Florida GOP Sen. Rick Scott wasted tens of millions on loser Senate candidates as NRSC chair, failing so far to pick up a single seat and losing Pennsylvania to John Fetterman. He couldn't leave well enough alone and declared that his "leadership" is what the Senate GOP needs, coming at the Turtle for the Senate GOP leadership job anyway.
Florida Sen. Rick Scott said Tuesday that he will mount a long-shot bid to unseat Senate Republican leader Mitch McConnell, opening the latest front in an intraparty battle between allies of McConnell and former President Donald Trump over the direction of the GOP following a disappointing showing in last week’s midterm elections.
The announcement by Scott, who was urged to challenge McConnell by Trump, came hours before the former president was expected to launch a comeback bid for the White House. It escalated a long-simmering feud between Scott, who led the Senate Republican’s campaign arm this year, and McConnell over the party’s approach to reclaiming a Senate majority.

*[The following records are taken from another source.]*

==> src/design/rts_sequencer.sv <==
module rts_sequencer import rts_pkg::*; #(
  parameter int SAMPLE_BITS = SAMPLE_BITS_DEF
) (
  input  logic                            clk,
  input  logic                            rst_n,
  input  logic                            tick,
  input  rts_in_t                         in_data,
  output rts_pins_t                       pins,
  output rts_pins_t                       pins_nxt,
  output logic                            acq_end,
  output logic [3:0][SAMPLE_BITS-1:0]     raw
);

  localparam int CMD_TICKS = READ_START + 2 * SAMPLE_BITS;
  localparam int CONV_LAST = 2 * CMD_TICKS;
  localparam int UPC_W     = $clog2(CONV_LAST + 1);

  rts_ctrl_t rom [CONV_LAST+1];

  for (genvar gi = 0; gi <= CONV_LAST; gi++) begin : g_rom
    assign rom[gi] = rts_ucode_word(gi, CMD_TICKS);
  end

  logic [UPC_W-1:0]               upc_r;
  logic                           conv_r;
  logic                           busy_r;
  logic [SAMPLE_BITS-1:0]         shift_r;
  logic [SAMPLE_BITS-1:0]         shift_nxt;
  logic [3:0][SAMPLE_BITS-1:0]    raw_r;
  rts_pins_t                      pins_r;
  rts_ctrl_t                      cw;
  logic                           active;

  assign cw        = rom[upc_r];
  // idle sequencer starts on the tick that sees the pen down
  assign active    = tick && (busy_r || !in_data.pen_low);
  assign shift_nxt = {shift_r[SAMPLE_BITS-2:0], in_data.adc_dout};

  always_comb begin
    pins_nxt = pins_r;
    if (active) begin
      pins_nxt.cs_n = cw.cs_n;
      pins_nxt.sclk = cw.sclk;
      if (cw.din_we) pins_nxt.din = cw.din;
    end
  end

  always_ff @(posedge clk) begin
    if (!rst_n) begin
      upc_r   <= '0;
      conv_r  <= 1'b0;
      busy_r  <= 1'b0;
      shift_r <= '0;
      pins_r  <= '{cs_n: 1'b1, sclk: 1'b0, din: 1'b1};
    end else if (active) begin
      pins_r <= pins_nxt;
      if (cw.shift) begin
        if (cw.store) shift_r <= '0;
        else          shift_r <= shift_nxt;
      end
      if (cw.last) begin
        // jump back for the second conversion, or stop
        upc_r  <= '0;
        conv_r <= ~conv_r;
        busy_r <= ~conv_r;
      end else begin
        upc_r  <= upc_r + 1'b1;
        busy_r <= 1'b1;
      end
    end
  end

  // Y1, X1, Y2, X2
  always_ff @(posedge clk) begin
    if (active && cw.shift && cw.store) raw_r[{conv_r, cw.store_x}] <= shift_nxt;
  end

  assign acq_end = active && cw.last && conv_r;
  assign pins    = pins_r;
  assign raw     = raw_r;

endmodule

==> src/design/rts_scaler.sv <==
module rts_scaler import rts_pkg::*; #(
  parameter int SAMPLE_BITS = SAMPLE_BITS_DEF
) (
  input  logic                        clk,
  input  logic                        rst_n,
  input  logic                        start,
  input  logic                        out_free,
  input  rts_cfg_t                    cfg,
  input  logic [3:0][SAMPLE_BITS-1:0] raw,
  output rts_scl_stat_t               stat,
  output logic [COORD_W-1:0]          screen_x,
  output logic [COORD_W-1:0]          screen_y
);

  localparam int CW = (SAMPLE_BITS > CFG_W) ? SAMPLE_BITS : CFG_W;
  localparam int NW = COORD_W + CW;

  localparam logic [2:0] S_IDLE  = 3'd0;
  localparam logic [2:0] S_CHECK = 3'd1;
  localparam logic [2:0] S_MUL   = 3'd2;
  localparam logic [2:0] S_START = 3'd3;
  localparam logic [2:0] S_DIV   = 3'd4;
  localparam logic [2:0] S_DONE  = 3'd5;

  logic [2:0]             state_r;
  logic                   axis_r;
  logic                   valid_r;
  logic [SAMPLE_BITS-1:0] avg_x_r;
  logic [SAMPLE_BITS-1:0] avg_y_r;
  logic [NW-1:0]          num_r;
  logic [CFG_W-1:0]       den_r;
  logic [COORD_W-1:0]     lp_x_r;
  logic [COORD_W-1:0]     lp_y_r;

  logic [SAMPLE_BITS-1:0] y1, x1, y2, x2;
  logic [SAMPLE_BITS-1:0] dx, dy;
  logic [SAMPLE_BITS:0]   sum_x, sum_y;
  logic [SAMPLE_BITS-1:0] ax, ay;
  logic                   agree, above, accept;

  logic [SAMPLE_BITS-1:0] sel_avg;
  logic [CFG_W-1:0]       sel_lo, sel_hi;
  logic [COORD_W-1:0]     sel_size;
  logic                   span_ok;
  logic [CW-1:0]          offs;
  logic [NW-1:0]          prod;

  logic                   div_done;
  logic [NW-1:0]          quot;
  logic [COORD_W-1:0]     q_sat;

  assign y1 = raw[0];
  assign x1 = raw[1];
  assign y2 = raw[2];
  assign x2 = raw[3];

  assign dx     = (x1 > x2) ? x1 - x2 : x2 - x1;
  assign dy     = (y1 > y2) ? y1 - y2 : y2 - y1;
  assign sum_x  = {1'b0, x1} + {1'b0, x2};
  assign sum_y  = {1'b0, y1} + {1'b0, y2};
  assign ax     = sum_x[SAMPLE_BITS:1];
  assign ay     = sum_y[SAMPLE_BITS:1];
  assign agree  = (CW'(dx) < CW'(cfg.agree_limit)) && (CW'(dy) < CW'(cfg.agree_limit));
  assign above  = (CW'(ax) > CW'(cfg.x_min)) && (CW'(ay) > CW'(cfg.y_min));
  assign accept = agree && above;

  assign sel_avg  = axis_r ? avg_y_r    : avg_x_r;
  assign sel_lo   = axis_r ? cfg.y_min  : cfg.x_min;
  assign sel_hi   = axis_r ? cfg.y_max  : cfg.x_max;
  assign sel_size = axis_r ? cfg.height : cfg.width;
  assign span_ok  = (sel_hi > sel_lo);
  // average is known to lie above the minimum here
  assign offs     = CW'(sel_avg) - CW'(sel_lo);
  assign prod     = NW'(sel_size) * NW'(offs);

  rts_divider #(
    .NUM_W (NW),
    .DEN_W (CFG_W)
  ) u_div (
    .clk   (clk),
    .rst_n (rst_n),
    .start (state_r == S_START),
    .num   (num_r),
    .den   (den_r),
    .done  (div_done),
    .quot  (quot)
  );

  assign q_sat = (|quot[NW-1:COORD_W]) ? COORD_MAX : quot[COORD_W-1:0];

  always_ff @(posedge clk) begin
    if (!rst_n) begin
      state_r <= S_IDLE;
      axis_r  <= 1'b0;
      valid_r <= 1'b0;
      lp_x_r  <= '0;
      lp_y_r  <= '0;
    end else begin
      case (state_r)
        S_IDLE: begin
          if (start) state_r <= S_CHECK;
        end
        S_CHECK: begin
          valid_r <= accept;
          axis_r  <= 1'b0;
          state_r <= accept ? S_MUL : S_DONE;
        end
        S_MUL: begin
          if (span_ok) begin
            state_r <= S_START;
          end else begin
            // flat calibration span saturates
            if (axis_r) begin
              lp_y_r  <= COORD_MAX;
              state_r <= S_DONE;
            end else begin
              lp_x_r <= COORD_MAX;
              axis_r <= 1'b1;
            end
          end
        end
        S_START: begin
          state_r <= S_DIV;
        end
        S_DIV: begin
          if (div_done) begin
            if (axis_r) begin
              lp_y_r  <= q_sat;
              state_r <= S_DONE;
            end else begin
              lp_x_r  <= q_sat;
              axis_r  <= 1'b1;
              state_r <= S_MUL;
            end
          end
        end
        S_DONE: begin
          if (out_free) state_r <= S_IDLE;
        end
        default: state_r <= S_IDLE;
      endcase
    end
  end

  always_ff @(posedge clk) begin
    if (state_r == S_CHECK) begin
      avg_x_r <= ax;
      avg_y_r <= ay;
    end
    if (state_r == S_MUL) begin
      num_r <= prod;
      den_r <= sel_hi - sel_lo;
    end
  end

  assign stat.busy  = (state_r != S_IDLE);
  assign stat.fin   = (state_r == S_DONE);
  assign stat.valid = valid_r;
  assign screen_x   = lp_x_r;
  assign screen_y   = lp_y_r;

endmodule
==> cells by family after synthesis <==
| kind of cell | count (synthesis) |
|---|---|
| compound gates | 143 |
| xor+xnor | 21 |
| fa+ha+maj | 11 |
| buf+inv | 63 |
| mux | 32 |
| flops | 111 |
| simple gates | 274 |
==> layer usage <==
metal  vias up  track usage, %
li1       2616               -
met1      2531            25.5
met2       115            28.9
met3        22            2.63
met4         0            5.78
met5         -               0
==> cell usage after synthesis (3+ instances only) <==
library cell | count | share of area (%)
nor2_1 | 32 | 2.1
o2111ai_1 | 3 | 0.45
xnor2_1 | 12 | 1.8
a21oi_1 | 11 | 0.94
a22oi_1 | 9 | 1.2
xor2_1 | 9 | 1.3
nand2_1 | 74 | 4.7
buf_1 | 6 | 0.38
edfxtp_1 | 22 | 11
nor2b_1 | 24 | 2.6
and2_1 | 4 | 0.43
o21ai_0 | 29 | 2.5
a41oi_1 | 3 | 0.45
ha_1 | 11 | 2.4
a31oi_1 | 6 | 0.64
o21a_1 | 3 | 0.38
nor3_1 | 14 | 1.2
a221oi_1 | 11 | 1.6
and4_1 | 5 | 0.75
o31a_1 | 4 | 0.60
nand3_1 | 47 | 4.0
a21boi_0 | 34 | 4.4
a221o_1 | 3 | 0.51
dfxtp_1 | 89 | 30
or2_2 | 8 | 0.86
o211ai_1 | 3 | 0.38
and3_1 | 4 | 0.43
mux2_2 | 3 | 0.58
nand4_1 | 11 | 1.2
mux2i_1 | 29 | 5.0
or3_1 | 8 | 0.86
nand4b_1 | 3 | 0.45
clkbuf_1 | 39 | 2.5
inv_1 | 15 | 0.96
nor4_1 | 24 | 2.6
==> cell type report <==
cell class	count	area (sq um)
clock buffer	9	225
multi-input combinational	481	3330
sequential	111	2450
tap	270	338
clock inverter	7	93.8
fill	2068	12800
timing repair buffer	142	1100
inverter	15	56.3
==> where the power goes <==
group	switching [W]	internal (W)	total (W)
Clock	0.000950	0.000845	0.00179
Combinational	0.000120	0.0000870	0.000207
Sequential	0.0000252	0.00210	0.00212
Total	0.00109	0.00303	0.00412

“If you simply want to stick with the status quo, don’t vote for me,” Scott said in a letter to Senate Republicans offering himself as a protest vote against McConnell in leadership elections on Wednesday.
Restive conservatives in the chamber have lashed out at McConnell’s handling of the election, as well as his iron grip over the Senate Republican caucus. The leadership vote was scheduled for Wednesday morning, though it could be postponed if Texas Sen. Ted Cruz succeeds with his effort to delay it until after a Georgia runoff election in December.
A delay could give leverage to Trump-aligned conservatives who are hoping their clout will grow after the outcome of races in Georgia, where former NFL star Herschel Walker is challenging Democratic Sen. Raphael Warnock, and Alaska, where moderate Republican Sen. Lisa Murkowski faces a conservative challenger.
Yet it appears unlikely that their numbers could grow enough to put McConnell’s job in jeopardy, given his deep support within the conference. And Trump’s opposition is hardly new, as has been pushing for the party to dump McConnell ever since the Senate leader gave a scathing speech blaming the former president for the Jan. 6 insurrection at the U.S. Capitol.
Still, it represents an unusual direct challenge to the authority of McConnell, who is set to become the longest-serving Senate leader in history if he wins another leadership term.
“We may or may not be voting tomorrow, but I think the outcome is pretty clear,” McConnell told reporters Tuesday. “I want to repeat again: I have the votes; I will be elected. The only issue is whether we do it sooner or later.”
Indeed he had the votes as McConnell was reelected this afternoon as Senate Minority Leader, 36-10. Rick Scott came at the Turtle and missed, and now he's paying the price.
The GOP’s post-election finger-pointing intensified Tuesday, with two senators calling for an audit of the National Republican Senatorial Committee.
During a tense, three-hour-long meeting of the Senate GOP Conference, Sens. Marsha Blackburn (R-Tenn.) and Thom Tillis (R-N.C.) said there should be an independent review of how the party’s campaign arm spent its resources before falling short of its goal of winning the majority.
The discussion comes amid an all-out war enveloping the party following last week’s election. Over the past week, the political operations aligned with Senate Minority Leader Mitch McConnell and NRSC Chair Rick Scott (Fla.) have clashed openly, blaming the other for the disappointing outcome — even before Scott launched a long-shot leadership challenge to McConnell.
But the recriminations took a new turn on Tuesday, with one of the party’s main political vehicles now facing the prospect of a financial review. According to two people familiar with the discussion, Blackburn told Scott during the meeting that there needed to be an accounting of how money was spent, and that it was important for senators to have a greater understanding of how and why key decisions involving financial resources were made. To move forward, Blackburn said, the party needed to determine what mistakes were made.
Tillis spoke out in support of the idea, arguing that there should also be a review of the committee’s spending during the 2018 and 2020 election cycles, which would allow for a comparison to be made.
It would not be the first time a Republican Party committee underwent an audit: During the 2008 election, the National Republican Congressional Committee’s finances were reviewed as it faced an accounting scandal.
Marsha Blackburn is pretty mean to begin with, and you'll find Thom Tillis's prints on the knife used to backstab our old friend Madison Cawthorn in his failed primary reelection bid. If they're serious about a campaign audit of known Medicare fraudster Rick Scott, things could get very ugly, very fast.